One factor is what employees want. Ericson Insurance Advisors in Connecticut, which went partly remote years ago, surveyed its staff monthly during the pandemic to gauge their satisfaction. Now there are a handful who work from an office one day a week, with the rest off site. The employees are happier that way, says co-president Spencer Houldin. It works because of trust. “We trust our employees. If we don’t trust them, they’re off the team.”
Ryan Fenchel, owner of Integra Insurance Services in the San Jose area, agrees. “I trust our team to professionally manage our clients’ insurance programs whether we are working in an office environment or from their home work spaces.” Two employees worked remotely full time for three years before the pandemic. After COVID hit, everyone moved off site but results didn’t suffer. “We were making it happen,” he says. The agency is 100% virtual now.
Fenchel decided that it made little sense to pay high San Francisco Bay Area rents when his staff and clients were happy with a virtual agency. However, some agencies may want to keep a minimal physical presence. These agencies may want to consider renting co-working spaces or executive suites. Houldin’s agency still has an office lobby with a receptionist and conference rooms for the occasional client who comes in with a payment or to meet with a producer.

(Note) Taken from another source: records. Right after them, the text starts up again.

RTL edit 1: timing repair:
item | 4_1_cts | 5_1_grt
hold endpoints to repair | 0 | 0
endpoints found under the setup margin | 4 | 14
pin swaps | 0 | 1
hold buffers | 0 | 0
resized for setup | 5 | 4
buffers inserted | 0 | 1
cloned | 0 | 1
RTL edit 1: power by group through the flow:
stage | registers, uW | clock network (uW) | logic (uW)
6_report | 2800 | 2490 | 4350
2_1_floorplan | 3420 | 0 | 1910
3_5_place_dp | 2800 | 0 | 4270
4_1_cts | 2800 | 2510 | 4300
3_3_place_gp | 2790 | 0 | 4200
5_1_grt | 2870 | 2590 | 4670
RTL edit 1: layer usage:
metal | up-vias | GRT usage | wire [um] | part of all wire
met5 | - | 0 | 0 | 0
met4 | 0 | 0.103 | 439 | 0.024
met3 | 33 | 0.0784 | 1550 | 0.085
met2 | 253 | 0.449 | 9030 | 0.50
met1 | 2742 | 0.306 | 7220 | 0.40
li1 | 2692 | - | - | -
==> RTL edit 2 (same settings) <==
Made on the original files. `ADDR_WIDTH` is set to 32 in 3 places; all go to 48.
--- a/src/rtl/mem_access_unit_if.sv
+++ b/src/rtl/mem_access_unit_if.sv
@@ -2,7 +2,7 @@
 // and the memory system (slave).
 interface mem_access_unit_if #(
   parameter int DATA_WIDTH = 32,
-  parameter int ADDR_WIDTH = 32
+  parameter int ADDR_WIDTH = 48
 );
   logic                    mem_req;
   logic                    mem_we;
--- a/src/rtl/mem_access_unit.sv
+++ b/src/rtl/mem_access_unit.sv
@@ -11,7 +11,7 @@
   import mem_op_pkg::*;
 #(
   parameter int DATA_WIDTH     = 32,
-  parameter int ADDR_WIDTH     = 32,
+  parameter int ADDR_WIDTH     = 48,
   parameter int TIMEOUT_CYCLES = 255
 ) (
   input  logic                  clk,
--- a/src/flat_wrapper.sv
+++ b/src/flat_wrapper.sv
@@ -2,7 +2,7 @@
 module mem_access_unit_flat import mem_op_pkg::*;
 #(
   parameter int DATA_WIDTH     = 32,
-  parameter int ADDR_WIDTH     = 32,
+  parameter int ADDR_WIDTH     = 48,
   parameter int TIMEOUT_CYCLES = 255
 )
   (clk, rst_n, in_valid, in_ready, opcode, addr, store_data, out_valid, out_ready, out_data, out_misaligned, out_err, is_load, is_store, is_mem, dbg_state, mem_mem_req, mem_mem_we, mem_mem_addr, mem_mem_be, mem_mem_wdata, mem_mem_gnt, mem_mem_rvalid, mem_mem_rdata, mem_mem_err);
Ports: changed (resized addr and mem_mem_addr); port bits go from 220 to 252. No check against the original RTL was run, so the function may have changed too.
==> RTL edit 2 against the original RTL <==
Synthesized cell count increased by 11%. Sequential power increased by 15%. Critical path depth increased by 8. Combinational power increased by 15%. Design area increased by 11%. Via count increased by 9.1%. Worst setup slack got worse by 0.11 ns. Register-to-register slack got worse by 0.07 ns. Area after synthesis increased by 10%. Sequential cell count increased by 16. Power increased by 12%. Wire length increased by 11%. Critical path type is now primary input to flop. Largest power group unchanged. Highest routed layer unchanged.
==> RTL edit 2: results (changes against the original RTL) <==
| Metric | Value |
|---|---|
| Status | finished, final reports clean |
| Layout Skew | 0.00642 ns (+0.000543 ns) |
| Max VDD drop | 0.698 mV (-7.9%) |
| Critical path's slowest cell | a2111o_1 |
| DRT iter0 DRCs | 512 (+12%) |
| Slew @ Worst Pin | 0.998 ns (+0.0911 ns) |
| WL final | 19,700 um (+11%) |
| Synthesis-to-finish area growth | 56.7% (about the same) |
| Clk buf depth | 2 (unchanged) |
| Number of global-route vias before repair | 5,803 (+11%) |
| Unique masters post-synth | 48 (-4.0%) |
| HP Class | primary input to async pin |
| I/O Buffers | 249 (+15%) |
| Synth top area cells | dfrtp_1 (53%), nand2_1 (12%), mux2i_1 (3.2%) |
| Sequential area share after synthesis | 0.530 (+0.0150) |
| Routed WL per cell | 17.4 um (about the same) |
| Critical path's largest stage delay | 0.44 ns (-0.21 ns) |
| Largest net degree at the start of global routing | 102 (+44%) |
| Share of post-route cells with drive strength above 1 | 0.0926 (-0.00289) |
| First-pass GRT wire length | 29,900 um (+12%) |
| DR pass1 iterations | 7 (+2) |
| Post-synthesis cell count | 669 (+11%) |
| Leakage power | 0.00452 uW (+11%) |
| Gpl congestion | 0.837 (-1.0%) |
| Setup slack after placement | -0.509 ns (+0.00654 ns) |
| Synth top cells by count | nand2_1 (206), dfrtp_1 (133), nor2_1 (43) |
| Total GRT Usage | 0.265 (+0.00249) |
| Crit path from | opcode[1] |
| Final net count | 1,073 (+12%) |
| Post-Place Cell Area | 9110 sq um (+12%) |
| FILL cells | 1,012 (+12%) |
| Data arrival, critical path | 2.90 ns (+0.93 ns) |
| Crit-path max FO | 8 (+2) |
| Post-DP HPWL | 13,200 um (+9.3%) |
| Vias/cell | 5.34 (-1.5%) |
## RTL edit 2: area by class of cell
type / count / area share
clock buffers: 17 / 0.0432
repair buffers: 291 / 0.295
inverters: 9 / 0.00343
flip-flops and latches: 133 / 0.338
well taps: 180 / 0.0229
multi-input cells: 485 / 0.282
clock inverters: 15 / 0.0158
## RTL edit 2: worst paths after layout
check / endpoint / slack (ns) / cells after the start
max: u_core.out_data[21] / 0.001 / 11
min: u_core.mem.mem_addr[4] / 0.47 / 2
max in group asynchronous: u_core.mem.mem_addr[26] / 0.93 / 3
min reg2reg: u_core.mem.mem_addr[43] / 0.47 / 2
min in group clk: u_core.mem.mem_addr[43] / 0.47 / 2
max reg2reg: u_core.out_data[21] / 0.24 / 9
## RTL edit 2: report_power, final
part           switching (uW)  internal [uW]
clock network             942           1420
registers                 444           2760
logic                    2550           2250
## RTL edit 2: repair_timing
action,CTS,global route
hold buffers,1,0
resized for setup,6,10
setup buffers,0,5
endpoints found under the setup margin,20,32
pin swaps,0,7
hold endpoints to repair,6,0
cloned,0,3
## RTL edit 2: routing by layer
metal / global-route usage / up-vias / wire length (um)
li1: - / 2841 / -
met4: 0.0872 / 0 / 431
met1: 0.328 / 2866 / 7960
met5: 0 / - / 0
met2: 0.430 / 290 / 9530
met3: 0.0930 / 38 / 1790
===== config.mk =====
export PLATFORM = sky130hd
export DESIGN_NAME = huffman_packer
export DESIGN_NICKNAME = d
export VERILOG_FILES = /design/src/rtl/huffman_packer.sv
export SDC_FILE = /design/constraint.sdc
export NUM_CORES = 1
export LEC_CHECK = 0
export CAP_MARGIN = 30
export CORE_MARGIN = 2
export CORE_UTILIZATION = 40
export DETAILED_ROUTE_END_ITERATION = 10
export GPL_ROUTABILITY_DRIVEN = 0
export PLACE_DENSITY = 0.75
export SYNTH_ARGS = -nofsm -noshare
export SYNTH_HDL_FRONTEND = slang
export SYNTH_SLANG_ARGS = --single-unit

===== constraint.sdc =====
create_clock -name clk -period 6.1 [get_ports clk]
set_input_delay 1.525 -clock clk [delete_from_list [all_inputs] [get_ports clk]]
set_output_delay 1.525 -clock clk [all_outputs]
set_load 0.01 [all_outputs]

Still, “Once you have the right team you must have the correct technology in place to make this happen,” Fenchel cautions. Houldin’s agency uses a voice over internet protocol (VOIP) phone system that enables incoming calls to be instantly routed to employees’ home workstations. They use Microsoft Teams for internal group and one-on-one communications. “People do need to be video-ready during the day,” he quipped. For client and carrier meetings, they have several Zoom rooms that staff can grab as needed. Employees also use the Zoom rooms for group collaboration.

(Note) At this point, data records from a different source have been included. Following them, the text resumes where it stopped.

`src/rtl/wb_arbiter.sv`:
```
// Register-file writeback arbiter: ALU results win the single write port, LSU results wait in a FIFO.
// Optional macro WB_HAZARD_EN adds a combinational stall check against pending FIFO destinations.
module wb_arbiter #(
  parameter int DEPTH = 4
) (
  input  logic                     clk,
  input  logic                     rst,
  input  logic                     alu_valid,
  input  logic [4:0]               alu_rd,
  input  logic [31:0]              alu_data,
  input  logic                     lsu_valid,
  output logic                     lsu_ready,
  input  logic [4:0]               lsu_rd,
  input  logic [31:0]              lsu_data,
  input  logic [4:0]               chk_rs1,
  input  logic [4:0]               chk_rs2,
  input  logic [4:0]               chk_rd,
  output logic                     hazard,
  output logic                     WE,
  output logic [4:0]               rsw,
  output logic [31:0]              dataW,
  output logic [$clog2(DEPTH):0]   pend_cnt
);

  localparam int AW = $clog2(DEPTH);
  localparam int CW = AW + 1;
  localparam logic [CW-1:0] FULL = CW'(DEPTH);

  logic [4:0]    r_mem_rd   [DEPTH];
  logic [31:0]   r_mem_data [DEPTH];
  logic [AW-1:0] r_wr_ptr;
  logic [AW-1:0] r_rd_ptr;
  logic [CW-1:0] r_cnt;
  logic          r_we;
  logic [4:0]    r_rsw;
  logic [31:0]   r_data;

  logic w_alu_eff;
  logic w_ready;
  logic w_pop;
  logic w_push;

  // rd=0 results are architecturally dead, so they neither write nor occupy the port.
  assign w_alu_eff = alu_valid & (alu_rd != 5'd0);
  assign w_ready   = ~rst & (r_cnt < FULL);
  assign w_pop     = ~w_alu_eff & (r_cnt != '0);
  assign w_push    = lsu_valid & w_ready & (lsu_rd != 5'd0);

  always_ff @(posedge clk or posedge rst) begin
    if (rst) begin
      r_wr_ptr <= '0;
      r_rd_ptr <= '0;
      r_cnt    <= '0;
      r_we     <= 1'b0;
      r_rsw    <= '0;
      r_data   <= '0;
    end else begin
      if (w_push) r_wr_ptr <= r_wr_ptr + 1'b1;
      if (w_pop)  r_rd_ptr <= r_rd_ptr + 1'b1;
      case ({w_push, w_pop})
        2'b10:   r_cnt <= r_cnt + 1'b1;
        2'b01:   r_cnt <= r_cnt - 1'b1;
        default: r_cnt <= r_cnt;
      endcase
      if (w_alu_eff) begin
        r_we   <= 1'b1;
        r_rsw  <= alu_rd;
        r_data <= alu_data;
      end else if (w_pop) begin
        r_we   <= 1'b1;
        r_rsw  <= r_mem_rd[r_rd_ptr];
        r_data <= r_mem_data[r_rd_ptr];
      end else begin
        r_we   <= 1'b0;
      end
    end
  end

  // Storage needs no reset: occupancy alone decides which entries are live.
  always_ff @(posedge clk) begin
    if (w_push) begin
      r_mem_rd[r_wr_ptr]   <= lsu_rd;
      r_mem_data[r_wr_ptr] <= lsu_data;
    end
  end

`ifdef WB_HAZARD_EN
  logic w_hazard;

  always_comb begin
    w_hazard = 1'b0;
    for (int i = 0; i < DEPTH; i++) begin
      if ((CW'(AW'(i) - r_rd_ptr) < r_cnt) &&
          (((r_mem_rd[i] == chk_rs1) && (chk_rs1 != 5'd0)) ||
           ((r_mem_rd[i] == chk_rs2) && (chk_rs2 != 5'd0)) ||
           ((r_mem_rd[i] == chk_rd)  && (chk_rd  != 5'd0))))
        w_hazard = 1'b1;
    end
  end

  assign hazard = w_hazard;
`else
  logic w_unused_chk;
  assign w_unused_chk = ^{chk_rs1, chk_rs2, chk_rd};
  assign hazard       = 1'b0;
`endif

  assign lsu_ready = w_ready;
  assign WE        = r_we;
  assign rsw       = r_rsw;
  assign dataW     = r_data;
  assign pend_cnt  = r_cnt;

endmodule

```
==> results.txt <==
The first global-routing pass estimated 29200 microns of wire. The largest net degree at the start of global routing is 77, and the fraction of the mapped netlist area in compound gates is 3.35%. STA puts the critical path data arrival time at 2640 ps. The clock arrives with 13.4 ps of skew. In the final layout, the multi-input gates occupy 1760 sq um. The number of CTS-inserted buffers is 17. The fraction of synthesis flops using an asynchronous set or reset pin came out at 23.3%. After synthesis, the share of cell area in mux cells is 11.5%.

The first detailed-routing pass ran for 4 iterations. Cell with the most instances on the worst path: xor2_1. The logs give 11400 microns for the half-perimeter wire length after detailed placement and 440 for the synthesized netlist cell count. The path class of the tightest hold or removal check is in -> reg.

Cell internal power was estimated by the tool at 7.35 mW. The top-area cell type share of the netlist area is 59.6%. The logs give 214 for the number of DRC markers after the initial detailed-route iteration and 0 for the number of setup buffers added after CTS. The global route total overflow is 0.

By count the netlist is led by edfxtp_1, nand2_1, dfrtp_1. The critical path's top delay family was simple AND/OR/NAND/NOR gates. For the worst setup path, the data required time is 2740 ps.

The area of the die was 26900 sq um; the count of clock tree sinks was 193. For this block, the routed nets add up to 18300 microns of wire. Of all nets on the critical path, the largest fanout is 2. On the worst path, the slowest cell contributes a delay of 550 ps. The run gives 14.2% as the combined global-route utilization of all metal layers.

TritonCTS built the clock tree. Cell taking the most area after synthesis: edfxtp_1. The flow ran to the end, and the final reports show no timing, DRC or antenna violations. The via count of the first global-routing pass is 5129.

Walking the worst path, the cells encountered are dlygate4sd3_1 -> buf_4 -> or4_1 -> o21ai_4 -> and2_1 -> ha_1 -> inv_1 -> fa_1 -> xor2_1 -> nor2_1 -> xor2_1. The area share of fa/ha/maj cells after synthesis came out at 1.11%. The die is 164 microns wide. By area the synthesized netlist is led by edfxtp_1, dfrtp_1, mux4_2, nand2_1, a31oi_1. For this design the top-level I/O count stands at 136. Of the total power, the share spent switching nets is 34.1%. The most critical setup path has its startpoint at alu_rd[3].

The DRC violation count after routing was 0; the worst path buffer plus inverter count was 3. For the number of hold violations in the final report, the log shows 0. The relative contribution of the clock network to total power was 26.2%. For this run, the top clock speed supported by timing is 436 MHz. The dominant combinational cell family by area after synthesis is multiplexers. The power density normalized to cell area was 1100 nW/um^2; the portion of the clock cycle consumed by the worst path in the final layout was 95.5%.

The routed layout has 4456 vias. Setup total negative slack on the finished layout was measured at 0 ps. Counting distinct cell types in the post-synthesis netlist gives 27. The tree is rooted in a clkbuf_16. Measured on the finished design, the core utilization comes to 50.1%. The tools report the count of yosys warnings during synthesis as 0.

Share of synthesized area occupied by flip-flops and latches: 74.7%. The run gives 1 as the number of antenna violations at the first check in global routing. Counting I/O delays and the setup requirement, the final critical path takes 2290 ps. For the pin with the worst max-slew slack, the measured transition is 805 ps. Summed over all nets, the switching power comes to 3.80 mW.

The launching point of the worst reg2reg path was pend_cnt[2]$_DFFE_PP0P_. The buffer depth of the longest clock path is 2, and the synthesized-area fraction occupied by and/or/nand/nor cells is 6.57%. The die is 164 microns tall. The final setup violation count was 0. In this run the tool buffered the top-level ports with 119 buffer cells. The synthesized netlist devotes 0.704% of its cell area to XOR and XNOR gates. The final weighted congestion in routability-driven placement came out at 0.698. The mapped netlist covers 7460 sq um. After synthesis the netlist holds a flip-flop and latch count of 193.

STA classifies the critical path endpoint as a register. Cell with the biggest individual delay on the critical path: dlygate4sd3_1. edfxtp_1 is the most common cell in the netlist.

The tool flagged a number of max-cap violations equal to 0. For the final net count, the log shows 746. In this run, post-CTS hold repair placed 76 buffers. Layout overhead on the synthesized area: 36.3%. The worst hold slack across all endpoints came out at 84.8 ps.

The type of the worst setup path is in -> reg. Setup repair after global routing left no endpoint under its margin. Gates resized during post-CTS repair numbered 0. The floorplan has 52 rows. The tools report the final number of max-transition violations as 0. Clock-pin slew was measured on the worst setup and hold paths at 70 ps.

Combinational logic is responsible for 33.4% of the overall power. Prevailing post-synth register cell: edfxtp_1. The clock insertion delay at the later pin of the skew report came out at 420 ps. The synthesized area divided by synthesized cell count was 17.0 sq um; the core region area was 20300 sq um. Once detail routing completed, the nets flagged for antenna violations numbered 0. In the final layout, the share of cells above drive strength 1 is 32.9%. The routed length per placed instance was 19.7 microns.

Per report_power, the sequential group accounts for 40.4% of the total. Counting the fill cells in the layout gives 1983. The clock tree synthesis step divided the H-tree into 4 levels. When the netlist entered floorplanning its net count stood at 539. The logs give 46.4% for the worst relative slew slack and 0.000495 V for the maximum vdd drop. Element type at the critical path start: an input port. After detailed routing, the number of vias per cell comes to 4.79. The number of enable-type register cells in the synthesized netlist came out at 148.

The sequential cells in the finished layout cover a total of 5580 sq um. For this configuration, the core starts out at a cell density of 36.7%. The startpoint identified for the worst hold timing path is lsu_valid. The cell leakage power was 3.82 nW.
[config.mk]
export PLATFORM = sky130hd
export DESIGN_NAME = transport_send
export DESIGN_NICKNAME = d
export VERILOG_FILES = /design/src/rtl/transport_send.sv
export SDC_FILE = /design/constraint.sdc
export NUM_CORES = 1
export LEC_CHECK = 0
export CAP_MARGIN = 20
export CORE_MARGIN = 5
export CORE_UTILIZATION = 30
export CTS_BUF_LIST = sky130_fd_sc_hd__clkbuf_8
export CTS_CLUSTER_DIAMETER = 80
export DETAILED_ROUTE_END_ITERATION = 8
export GPL_TIMING_DRIVEN = 0
export MAX_ROUTING_LAYER = met4
export PLACE_DENSITY = 0.56
export RECOVER_POWER = 25
export SLEW_MARGIN = 10
export SYNTH_ARGS = -nofsm -noshare
export SYNTH_HDL_FRONTEND = slang
export SYNTH_SLANG_ARGS = --single-unit
[constraint.sdc]
create_clock -name clk -period 3.8 [get_ports clk]
set_clock_uncertainty 0.2 [all_clocks]
set_input_delay 1.14 -clock clk [delete_from_list [all_inputs] [get_ports clk]]
set_output_delay 1.14 -clock clk [all_outputs]
set_load 0.05 [all_outputs]
[src/rtl/transport_send.sv]
// Transport-layer transmit path: voice FIFO, edge-triggered
// requests and a byte-serial packet framer.
module transport_send #(
  parameter int DEPTH = 32
) (
  input  logic        clk,
  input  logic        reset,
  input  logic [1:0]  cmd,
  input  logic [15:0] data,
  input  logic        sendData,
  output logic        sending,
  output logic [7:0]  packetOut,
  output logic        busy
);

  localparam int AW = (DEPTH > 1) ? $clog2(DEPTH) : 1;
  localparam logic [AW-1:0] LAST = AW'(DEPTH - 1);
  localparam logic [5:0] FULL = 6'(DEPTH);

  typedef enum logic [2:0] {
    S_IDLE,
    S_LOAD,
    S_HEADER,
    S_MSB,
    S_LSB
  } state_t;

  state_t r_state;
  state_t w_next;

  logic [1:0]    r_prev_cmd;
  logic          r_prev_send;
  logic [15:0]   r_mem [DEPTH];
  logic [AW-1:0] r_wr;
  logic [AW-1:0] r_rd;
  logic [5:0]    r_count;
  logic [15:0]   r_word;
  logic [1:0]    r_type;
  logic [5:0]    r_left;

  logic        w_ctrl_trig;
  logic        w_send_trig;
  logic        w_accept;
  logic        w_start_ctrl;
  logic        w_start_voice;
  logic        w_push;
  logic        w_pop;
  logic [15:0] w_word;
  logic        w_busy;
  logic        w_sending;
  logic [7:0]  w_byte;

  function automatic logic [AW-1:0] inc(input logic [AW-1:0] p);
    return (p == LAST) ? '0 : p + 1'b1;
  endfunction

  assign w_ctrl_trig = (cmd == 2'b01) && (r_prev_cmd != 2'b01);
  assign w_send_trig = sendData && !r_prev_send;

  // Start only when fully idle, including the final-byte cycle.
  assign w_accept      = (r_state == S_IDLE) && !busy;
  assign w_start_ctrl  = w_accept && w_ctrl_trig;
  assign w_start_voice = w_accept && !w_ctrl_trig &&
                         w_send_trig && (r_count != '0);

  assign w_push = (cmd == 2'b10) && (r_count < FULL);
  assign w_pop  = (r_state == S_LSB) && (r_type == 2'b10);
  assign w_word = (r_type == 2'b10) ? r_mem[r_rd] : r_word;

  always_ff @(posedge clk) begin
    if (!reset) begin
      r_state <= S_IDLE;
    end else begin
      r_state <= w_next;
    end
  end

  always_comb begin
    w_next = r_state;
    unique case (r_state)
      S_IDLE: begin
        if (w_start_ctrl || w_start_voice) begin
          w_next = S_LOAD;
        end
      end
      S_LOAD:   w_next = S_HEADER;
      S_HEADER: w_next = S_MSB;
      S_MSB:    w_next = S_LSB;
      S_LSB:    w_next = (r_left > 6'd1) ? S_MSB : S_IDLE;
      default:  w_next = S_IDLE;
    endcase
  end

  always_comb begin
    w_busy    = 1'b0;
    w_sending = 1'b0;
    w_byte    = 8'h00;
    unique case (1'b1)
      (r_state == S_LOAD): begin
        w_busy = 1'b1;
      end
      (r_state == S_HEADER): begin
        w_busy    = 1'b1;
        w_sending = 1'b1;
        w_byte    = {r_type, r_left};
      end
      (r_state == S_MSB): begin
        w_busy    = 1'b1;
        w_sending = 1'b1;
        w_byte    = w_word[15:8];
      end
      (r_state == S_LSB): begin
        w_busy    = 1'b1;
        w_sending = 1'b1;
        w_byte    = w_word[7:0];
      end
      default: begin
        w_busy = 1'b0;
      end
    endcase
  end

  always_ff @(posedge clk) begin
    if (!reset) begin
      sending   <= 1'b0;
      packetOut <= 8'h00;
      busy      <= 1'b0;
    end else begin
      sending   <= w_sending;
      packetOut <= w_byte;
      busy      <= w_busy;
    end
  end

  always_ff @(posedge clk) begin
    if (!reset) begin
      r_prev_cmd  <= 2'b00;
      r_prev_send <= 1'b0;
      r_word      <= '0;
      r_type      <= 2'b00;
      r_left      <= '0;
    end else begin
      r_prev_cmd  <= cmd;
      r_prev_send <= sendData;
      if (w_start_ctrl) begin
        r_word <= data;
        r_type <= 2'b01;
        r_left <= 6'd1;
      end else if (w_start_voice) begin
        r_type <= 2'b10;
        r_left <= r_count;
      end else if (r_state == S_LSB) begin
        r_left <= r_left - 6'd1;
      end
    end
  end

  always_ff @(posedge clk) begin
    if (!reset) begin
      r_wr    <= '0;
      r_rd    <= '0;
      r_count <= '0;
    end else begin
      if (w_push) begin
        r_wr <= inc(r_wr);
      end
      if (w_pop) begin
        r_rd <= inc(r_rd);
      end
      unique case ({w_push, w_pop})
        2'b10:   r_count <= r_count + 6'd1;
        2'b01:   r_count <= r_count - 6'd1;
        default: r_count <= r_count;
      endcase
    end
  end

  always_ff @(posedge clk) begin
    if (w_push) begin
      r_mem[r_wr] <= data;
    end
  end

endmodule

Fenchel migrated his agency in 2018 to Applied Systems’ Epic Cloud platform with Microsoft 365, in part because he wanted to be ready should an earthquake or fire close his location. As a result, “(O)ur move to remote working mode from a technology standpoint was unbelievably easy and somewhat painless.” Video meetings have actually increased facetime with valued clients and underwriters, making the sessions more focused and collaborative.
A virtual agency’s need for community visibility doesn’t change, but it does require a different approach. Houldin’s agency maintains a presence through philanthropy, serving on community boards, coaching youth sports, and other activities.
Because of the smaller footprint, virtual agencies have lower expenses that can boost their values. Houldin’s agency increased profits by selling its building and reducing space. Since selling prices are expressed in multiples of EBITDA (earnings before interest, taxes, depreciation and amortization), every extra dollar of EBITDA gets multiplied. “It’s kind of amazing that, for every dollar I save, I basically increase the value of the firm by $13,” he says.
Houldin says his peers are amazed that his agency isn’t bringing employees back full-time, but he doesn’t understand why they’re not adopting his model. “If you said to me, ‘what’s the downside,’ I can’t think of one.”
Fenchel sees this as the wave of the future, noting that some of his commercial clients have also gone entirely virtual. “Integra is certainly not the first independent insurance agency to make this move,” he says, “and will not be the last.”